SOURCE MATERIAL START

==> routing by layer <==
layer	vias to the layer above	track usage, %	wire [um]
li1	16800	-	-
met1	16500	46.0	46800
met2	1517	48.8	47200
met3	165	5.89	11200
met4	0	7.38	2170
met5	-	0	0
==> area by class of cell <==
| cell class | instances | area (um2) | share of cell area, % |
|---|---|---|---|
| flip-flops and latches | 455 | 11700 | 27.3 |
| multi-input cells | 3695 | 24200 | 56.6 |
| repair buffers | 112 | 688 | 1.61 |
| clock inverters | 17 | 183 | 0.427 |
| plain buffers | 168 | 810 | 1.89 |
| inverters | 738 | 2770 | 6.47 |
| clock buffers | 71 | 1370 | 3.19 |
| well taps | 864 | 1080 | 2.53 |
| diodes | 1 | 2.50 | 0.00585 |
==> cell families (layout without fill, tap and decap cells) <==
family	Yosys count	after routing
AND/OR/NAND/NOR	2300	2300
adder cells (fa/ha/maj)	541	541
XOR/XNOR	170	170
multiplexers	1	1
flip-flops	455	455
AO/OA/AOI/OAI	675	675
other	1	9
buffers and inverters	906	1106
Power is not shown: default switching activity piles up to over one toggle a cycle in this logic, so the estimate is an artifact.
File: config.mk
export PLATFORM = sky130hd
export DESIGN_NAME = mcu_interrupt_sequencer
export DESIGN_NICKNAME = d
export VERILOG_FILES = /design/src/core/irq_seq_pkg.sv /design/src/core/mcu_interrupt_sequencer.sv
export VERILOG_INCLUDE_DIRS = /design/src /design/src/core
export SDC_FILE = /design/constraint.sdc
export NUM_CORES = 1
export LEC_CHECK = 0
export BUFFER_PORTS_ARGS = -buffer_cell sky130_fd_sc_hd__buf_2
export CORE_ASPECT_RATIO = 1.4
export CORE_UTILIZATION = 46
export DETAILED_ROUTE_END_ITERATION = 6
export GPL_TIMING_DRIVEN = 0
export HOLD_SLACK_MARGIN = 0.03
export MAX_ROUTING_LAYER = met4
export PLACE_DENSITY = 0.88
export SLEW_MARGIN = 30
export SYNTH_ARGS = -nofsm -noshare
export SYNTH_HDL_FRONTEND = slang
export SYNTH_SLANG_ARGS = --single-unit
File: constraint.sdc
create_clock -name clk_sys -period 4.09 [get_ports clk_sys]
set_input_delay 1.227 -clock clk_sys [delete_from_list [all_inputs] [get_ports clk_sys]]
set_output_delay 1.227 -clock clk_sys [all_outputs]
set_load 0.05 [all_outputs]
File: src/core/irq_seq_map.svh
// Constants of the interrupt sequencer: vectors and widths.
// Assumes an 11-bit program counter and 4-bit core registers.
`ifndef IRQ_SEQ_MAP_SVH
`define IRQ_SEQ_MAP_SVH
`define PC_W          11
`define NIB_W         4
`define VEC_RESET     11'h000
`define VEC_WAKE      11'h004
`define VEC_SHARED    11'h008
`define SRC_TIMER1    0
`define SRC_TIMER2    1
`define SRC_RTC       2
`define SRC_N         3
`endif

File: src/core/irq_seq_pkg.sv
// Types of the interrupt sequencer.
// Assumes irq_seq_map.svh is on the include path.
`include "irq_seq_map.svh"
package irq_seq_pkg;
  typedef struct packed {
    logic [`PC_W-1:0]  pc;
    logic [`NIB_W-1:0] memory_page_high;
    logic [`NIB_W-1:0] table_data_high;
    logic              carry;
    logic              zero;
  } core_ctx_s;
  typedef enum logic [1:0] {
    EV_NONE,
    EV_RESET,
    EV_WAKE,
    EV_IRQ
  } entry_e;
endpackage

File: src/core/mcu_interrupt_sequencer.sv
// Interrupt acceptance, context save and return for a 4-bit core.
// Assumes the core applies pc_load/ctx_load in the cycle they are high.
// Assumes wake_ready is asynchronous and every other input is on clk_sys.
//
// Operation
// - Fetch 00H after reset, 04H after wake-up, 08H for all three sources.
// - Take interrupt only with flag and global enable set, plus its mask for a timer source.
// - Accept in the same cycle the request flag becomes one.
// - Save pc, page-high, table-high, carry and zero in one entry cycle.
// - Load the vector into pc in the same entry cycle.
// - Save the global enable into its shadow on entry, unless low-speed mode is left in the same cycle.
// - Then force the global enable to zero on entry.
// - Return instruction reloads pc, page-high, table-high, carry, zero from shadows.
// - Return instruction restores the global enable from its shadow, unless wake-up or low-speed exit falls in the same cycle.
// - Flags are not cleared on entry; a set flag re-enters after return.
// - A request in the same cycle as clearing enable may still be accepted.
// - On port wake-up, after clock stabilises, resume at the wake vector.
// - Waking from halt clears global enable and both timer masks.
// - Leaving low-speed mode for normal speed clears the global enable.
`timescale 1ns/10ps
`include "irq_seq_map.svh"
module mcu_interrupt_sequencer (
  input  wire logic                   clk_sys,
  input  wire logic                   rstn,
  input  wire logic [`SRC_N-1:0]      irq_flag_set,
  input  wire logic [`SRC_N-1:0]      irq_flag_clr,
  input  wire logic                   global_irq_enable_set,
  input  wire logic                   global_irq_enable_clr,
  input  wire logic                   timer1_irq_mask_wr,
  input  wire logic                   timer2_irq_mask_wr,
  input  wire logic                   mask_wdata,
  input  wire irq_seq_pkg::core_ctx_s core_ctx,
  input  wire logic                   return_from_interrupt,
  input  wire logic                   wake_ready,
  input  wire logic                   low_speed_exit,
  output logic                        pc_load,
  output logic [`PC_W-1:0]            pc_vector,
  output logic                        ctx_load,
  output irq_seq_pkg::core_ctx_s      ctx_restore,
  output logic                        global_irq_enable,
  output logic                        timer1_irq_mask,
  output logic                        timer2_irq_mask,
  output logic                        timer1_irq_flag,
  output logic                        timer2_irq_flag,
  output logic                        rtc_irq_flag,
  output logic                        irq_taken
);

  // ----------------------------------------------------------------
  // Request flags
  // ----------------------------------------------------------------
  logic [`SRC_N-1:0] flag_q;
  logic              wake_q1;
  logic              wake_q2;
  logic              wake_seen_q;
  logic              wake_evt;
  logic              take;

  // Flags are set by sources and cleared only by software; set wins.
  always_ff @(posedge clk_sys) begin
    if (!rstn) begin
      flag_q <= '0;
    end else begin
      flag_q <= (flag_q & ~irq_flag_clr) | irq_flag_set;
    end
  end

  assign timer1_irq_flag = flag_q[`SRC_TIMER1];
  assign timer2_irq_flag = flag_q[`SRC_TIMER2];
  assign rtc_irq_flag    = flag_q[`SRC_RTC];

  // ----------------------------------------------------------------
  // Wake-up synchroniser
  // ----------------------------------------------------------------
  // The second and third stages feed the edge detect; the third stage remembers the last level.
  always_ff @(posedge clk_sys) begin
    if (!rstn) begin
      wake_q1     <= 1'b0;
      wake_q2     <= 1'b0;
      wake_seen_q <= 1'b0;
    end else begin
      wake_q1     <= wake_ready;
      wake_q2     <= wake_q1;
      wake_seen_q <= wake_q2;
    end
  end

  assign wake_evt = wake_q2 & ~wake_seen_q;

  // ----------------------------------------------------------------
  // Helper functions
  // ----------------------------------------------------------------
  // Timer requests pass through their own mask; the clock request has none.
  function automatic logic [`SRC_N-1:0] masked_requests(input logic [`SRC_N-1:0] flags,
                                                         input logic              mask1,
                                                         input logic              mask2);
    masked_requests              = flags;
    masked_requests[`SRC_TIMER1] = flags[`SRC_TIMER1] & mask1;
    masked_requests[`SRC_TIMER2] = flags[`SRC_TIMER2] & mask2;
  endfunction

  // Maps a redirect event onto the address the core fetches from next.
  function automatic logic [`PC_W-1:0] entry_vector(input irq_seq_pkg::entry_e kind);
    case (kind)
      irq_seq_pkg::EV_RESET: entry_vector = `VEC_RESET;
      irq_seq_pkg::EV_WAKE:  entry_vector = `VEC_WAKE;
      irq_seq_pkg::EV_IRQ:   entry_vector = `VEC_SHARED;
      default:               entry_vector = `VEC_SHARED;
    endcase
  endfunction

  // ----------------------------------------------------------------
  // Acceptance
  // ----------------------------------------------------------------
  logic [`SRC_N-1:0] pending;

  assign pending = masked_requests(flag_q, timer1_irq_mask, timer2_irq_mask);

  // Flag registers one cycle after the set input, and acceptance falls in the
  // same cycle the flag becomes one. The enable is sampled as registered, so
  // a clear issued in the same cycle still lets one request through.
  always_comb begin
    take = global_irq_enable
         & (|pending)
         & ~wake_evt
         & ~return_from_interrupt;
  end

  // ----------------------------------------------------------------
  // Enable and masks
  // ----------------------------------------------------------------
  logic enable_shadow_q;

  // Wake-up and the speed switch outrank entry, which outranks return and software.
  always_ff @(posedge clk_sys) begin
    if (!rstn) begin
      global_irq_enable <= 1'b0;
      enable_shadow_q   <= 1'b0;
    end else if (wake_evt || low_speed_exit) begin
      global_irq_enable <= 1'b0;
    end else if (take) begin
      enable_shadow_q   <= global_irq_enable;
      global_irq_enable <= 1'b0;
    end else if (return_from_interrupt) begin
      global_irq_enable <= enable_shadow_q;
    end else if (global_irq_enable_set) begin
      global_irq_enable <= 1'b1;
    end else if (global_irq_enable_clr) begin
      global_irq_enable <= 1'b0;
    end
  end

  // Wake-up clears both masks; software writes each through its own strobe, both in one cycle if both are high.
  always_ff @(posedge clk_sys) begin
    if (!rstn) begin
      timer1_irq_mask <= 1'b0;
      timer2_irq_mask <= 1'b0;
    end else if (wake_evt) begin
      timer1_irq_mask <= 1'b0;
      timer2_irq_mask <= 1'b0;
    end else begin
      if (timer1_irq_mask_wr) begin
        timer1_irq_mask <= mask_wdata;
      end
      if (timer2_irq_mask_wr) begin
        timer2_irq_mask <= mask_wdata;
      end
    end
  end

  // ----------------------------------------------------------------
  // Context shadow and program counter redirection
  // ----------------------------------------------------------------
  irq_seq_pkg::core_ctx_s ctx_shadow_q;
  logic                   rst_pending_q;

  // The shadow moves only on entry, so a return always sees the last saved context.
  always_ff @(posedge clk_sys) begin
    if (!rstn) begin
      ctx_shadow_q <= '0;
    end else if (take) begin
      ctx_shadow_q <= core_ctx;
    end
  end

  // Held high through reset so the first cycle after release fetches the reset vector.
  always_ff @(posedge clk_sys) begin
    if (!rstn) begin
      rst_pending_q <= 1'b1;
    end else begin
      rst_pending_q <= 1'b0;
    end
  end

  // ----------------------------------------------------------------
  // Redirect decode
  // ----------------------------------------------------------------
  // Reset outranks wake-up, and wake-up outranks an interrupt entry.
  irq_seq_pkg::entry_e entry_kind;

  always_comb begin
    if (rst_pending_q) begin
      entry_kind = irq_seq_pkg::EV_RESET;
    end else if (wake_evt) begin
      entry_kind = irq_seq_pkg::EV_WAKE;
    end else if (take) begin
      entry_kind = irq_seq_pkg::EV_IRQ;
    end else begin
      entry_kind = irq_seq_pkg::EV_NONE;
    end
  end

  // Redirect strobes are combinational; the restored context is held in flops.
  assign pc_load     = (entry_kind != irq_seq_pkg::EV_NONE);
  assign pc_vector   = entry_vector(entry_kind);
  assign ctx_load    = return_from_interrupt & ~rst_pending_q;
  assign ctx_restore = ctx_shadow_q;
  assign irq_taken   = take;

endmodule

# Yosys cells after proc, flatten, opt, wreduce, memory -nomap -nowiden
# Cells that the tools add are included.
dict set report classes {
  muxes 8
  n_eq_ne 2
  n_bitwise 16
  reduce_logical 7
}
# operator count
set op_table {}
lappend op_table {{$pmux 4 s2} 1}
lappend op_table {{$and 1x1->1} 7}
lappend op_table {{$mux 2} 3}
lappend op_table {{$not 1->1} 6}
lappend op_table {{$reduce_or 3->1} 2}
lappend op_table {{$mux 1} 4}
lappend op_table {{$and 3x3->3} 1}
lappend op_table {{$not 3->3} 1}
lappend op_table {{$or 3x3->3} 1}
lappend op_table {{$reduce_bool 3->1} 1}
lappend op_table {{$eq 2x1->1 const B} 1}
lappend op_table {{$eq 2x2->1 const B} 1}
lappend op_table {{$reduce_and 2->1} 1}
lappend op_table {{$reduce_bool 2->1} 1}
lappend op_table {{$reduce_or 2->1} 1}
lappend op_table {{$logic_or 1x1->1} 1}
dict set report word_totals {
  elab_cells 47
  regBits 32
  out_inout_bits 41
  inputBits 37
}

# Depth between registers and ports, before layout
dict set report depth {
  word_depth 10
  depth_mapped 4
  ltp_nobuf 3
}

# Worst setup path before layout
# OpenSTA, ideal clock, no wires.
dict set report synth_timing {
  path_type {in2out}
  start {in return_from_interrupt}
  end {out pc_load}
  path_buffers 0
  stages 2
  path_slack_ps 705
  required_ps 2863
  t_arrival_ps 2158
  cell_sequence {nor4b_4 > nand2b_1}
}
dict set report synth_via {
  elab_chain_len 6
}
# item line_no
set synth_rtl {}
lappend synth_rtl {{start: declaration} mcu_interrupt_sequencer.sv:33} ;# input wire logic return_from_interrupt,
lappend synth_rtl {{$not 1->1} mcu_interrupt_sequencer.sv:126} ;# & ~return_from_interrupt;
lappend synth_rtl {{$and 1x1->1} mcu_interrupt_sequencer.sv:126}
lappend synth_rtl {{$mux 2} mcu_interrupt_sequencer.sv:206} ;# end else if (take) begin
lappend synth_rtl {{$mux 2} mcu_interrupt_sequencer.sv:204} ;# end else if (wake_evt) begin
lappend synth_rtl {{$mux 2} mcu_interrupt_sequencer.sv:202} ;# if (rst_pending_q) begin
lappend synth_rtl {{$reduce_bool 2->1} mcu_interrupt_sequencer.sv:214} ;# assign pc_load = (entry_kind != irq_seq_pkg::EV_NONE);
lappend synth_rtl {{end: declaration} mcu_interrupt_sequencer.sv:36} ;# output logic pc_load,
# No other way between the ends.

# Worst setup path in the final report
dict set report layout_timing {
  start {in return_from_interrupt}
  end {out irq_taken}
}
dict set report layout_via {
  elab_chain_len 2
}
# item line_no
set layout_rtl {}
lappend layout_rtl {{$not 1->1} mcu_interrupt_sequencer.sv:126}
lappend layout_rtl {{$and 1x1->1} mcu_interrupt_sequencer.sv:126}
lappend layout_rtl {{end: declaration} mcu_interrupt_sequencer.sv:46} ;# output logic irq_taken
# No other way between the ends.

==> run summary <==
CTS Root Cell - clkbuf_4
worst-margin pin slew - 0.5125 ns
vias per cell - 4.500
Leakage - 0.8958 nW
vias in the first global route - 1036
CTS resizes - 0
final worst path period need - 3.635 ns
Syn. warnings - 0
Worst EP required - 2.86 ns
CTS tree - yes
Core Rows - 22
# setup viols final - 0
# IOs - 78
CP Launch Type - primary input
final WL - 2772 um
Synth Instances - 144
pin count of the biggest net entering global routing - 11
Synth area leader - dfxtp_1
Hold/Removal Path Class - reg -> reg
fillers - 227
core footprint - 2670 um2
routability cong. - 0.7389
RSZ-0062 raised after global routing - false
postcts setup bufs - 0
H-tree depth - 2
#FFs+latches synth - 32
Clock Path Buffers - 2
Final Hold Vio Count - 0
Seq. cell area - 640.6 um2
Sink Count - 32
GR Util All Layers - 19.55%
# nets final - 264
crit-path max FO - 10
synth unique cells - 18
max-slew violations - 0
max_slew headroom - 65.69%
status - finished, final reports clean
area occupied by multi-input gates - 588.1 um2
Worst-Skew Late Latency - 0.32 ns
DRT iter0 DRCs - 10
fraction of final layout cells sized beyond drive strength 1 - 38.16%
area grow syn2layout - 35.86%
f_max - 275.1 MHz
power density over the cells - 335.6 nW/um2
final setup TNS - 0 ns
commonest cells after routing, fill and taps aside - 68 x buf_2, 44 x nand2_1, 32 x dfxtp_1
Seq/Total Area, Yosys - 48.44%
VDD IR-drop max - 0.2227 mV
Worst Clk Skew - 0.007744 ns
commonest non-fill, non-tap cell in the layout - buf_2
critical path type - in -> out
Post-Syn Area - 1323 um2
via count - 1188
die height - 65.44 um
first-pass GRT wire length - 4153 um
die area - 3096 um2
largest cells by area after synthesis - dfxtp_1 48%, mux2i_1 17%, nand2_1 12%, buf_4 5.1%, nor2_1 2.3%
Max Cap Viol - 0
antenna violations before repair - 0
Initial Util - 49.53%
PortBufs - 68
Critical Path Sink Type - output port
Final period util - 88.89%
TritonCTS buffer count - 5
share of the synthesized area in the top cell type - 48.44%
ANT nets after route - 0
total power - 0.6030 mW
post-synthesis area per instance - 9.184 um2
Worst EP arrival - 2.41 ns
HPWL Detailed - 2172 um
drt wl/cell - 10.50 um
grt total ovfl - 0
hold_buf cts - 0
Die Width - 47.32 um
# diodes - 0
DRC Markers - 0
dpl ws - 0.4490 ns
clk slew on worst S/H paths - 0.09 ns
Worst Slack Setup Final - 0.4545 ns
TritonRoute pass-1 iters - 4
==> through the flow <==
stage	hold slack [ns]	utilization, %	area (um2)	cells
floorplan	0.4119	-	1353	152
global placement	0.4151	65.09	1738	256
detailed placement	0.4268	65.09	1738	256
CTS	0.4464	67.29	1797	264
global route	0.4677	67.29	1797	264
finish	0.4450	67.29	1797	264
==> cell families (layout without fill, tap and decap cells) <==
kind of cell	after synthesis	count (layout)	share of synthesized area (%)
simple gates	61	61	20.34
buf+inv	20	96	9.365
other cells	1	9	0.2835
compound gates	7	7	4.163
mux	23	23	17.41
flops	32	32	48.44
==> cell type report <==
class,count,share of cell area [%]
plain buffers,16,6.058
clock buffers,8,3.273
inverters,4,0.8357
multi-input cells,100,32.73
flip-flops and latches,32,35.65
well taps,36,2.507
repair buffers,68,18.94
==> cell usage after synthesis (all sizes together) <==
library cell  instances
and2                  3
a2111oi               1
mux2i                23
o21bai                1
dfxtp                32
nor2                  8
conb                  1
a22o                  1
nand2                44
a221oi                1
a21oi                 3
inv                   4
clkbuf                5
nand2b                2
buf                  11
nor2b                 3
nor4b                 1
==> flip-flops by register name, summed over array words and instances (netlist names) <==
register	cells
rst_pending_q	1
wake_seen_q	1
ctx_restore	21
enable_shadow_q	1
wake_q1	1
global_irq_enable	1
wake_q2	1
timer1_irq_mask	1
flag_q	3
timer2_irq_mask	1
==> worst paths after layout <==
check	startpoint	endpoint	slack (ns)	depth (start not counted)
worst max register to register	flag_q[1]	ctx_restore[9]	2.59	4
worst max-delay path	return_from_interrupt	irq_taken	0.45	4
worst min register to register	wake_q1	wake_q2	0.45	1
worst min-delay path	wake_q1	wake_q2	0.45	1
==> worst max-delay path: stages <==
cell	delay, ns
buf_2	0.13
nor4b_4	0.52
buf_6	0.24
buf_2	0.28
==> where the power goes <==
part	internal [mW]	leakage [nW]	switching, mW
clock network	0.0848	0.0326	0.0967
logic	0.0327	0.603	0.0671
registers	0.318	0.260	0.00408
total	0.435	0.896	0.168
==> per-layer routing <==
layer / up-vias / wire [um] / GRT usage, % / share of wire (%)
li1: 609 / - / - / -
met1: 517 / 1104 / 19.38 / 40
met2: 55 / 1431 / 33.56 / 52
met3: 7 / 195 / 7.418 / 7.0
met4: 0 / 41 / 6.429 / 1.5
met5: - / 0 / - / 0
Note: power is estimated with default switching activity, not from simulation.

SOURCE MATERIAL END

EXERCISE DIRECTIONS:
Based on the entries above, give the number of lines with the string "nets" and no further text.

RESPONSE TO THIS TASK:
2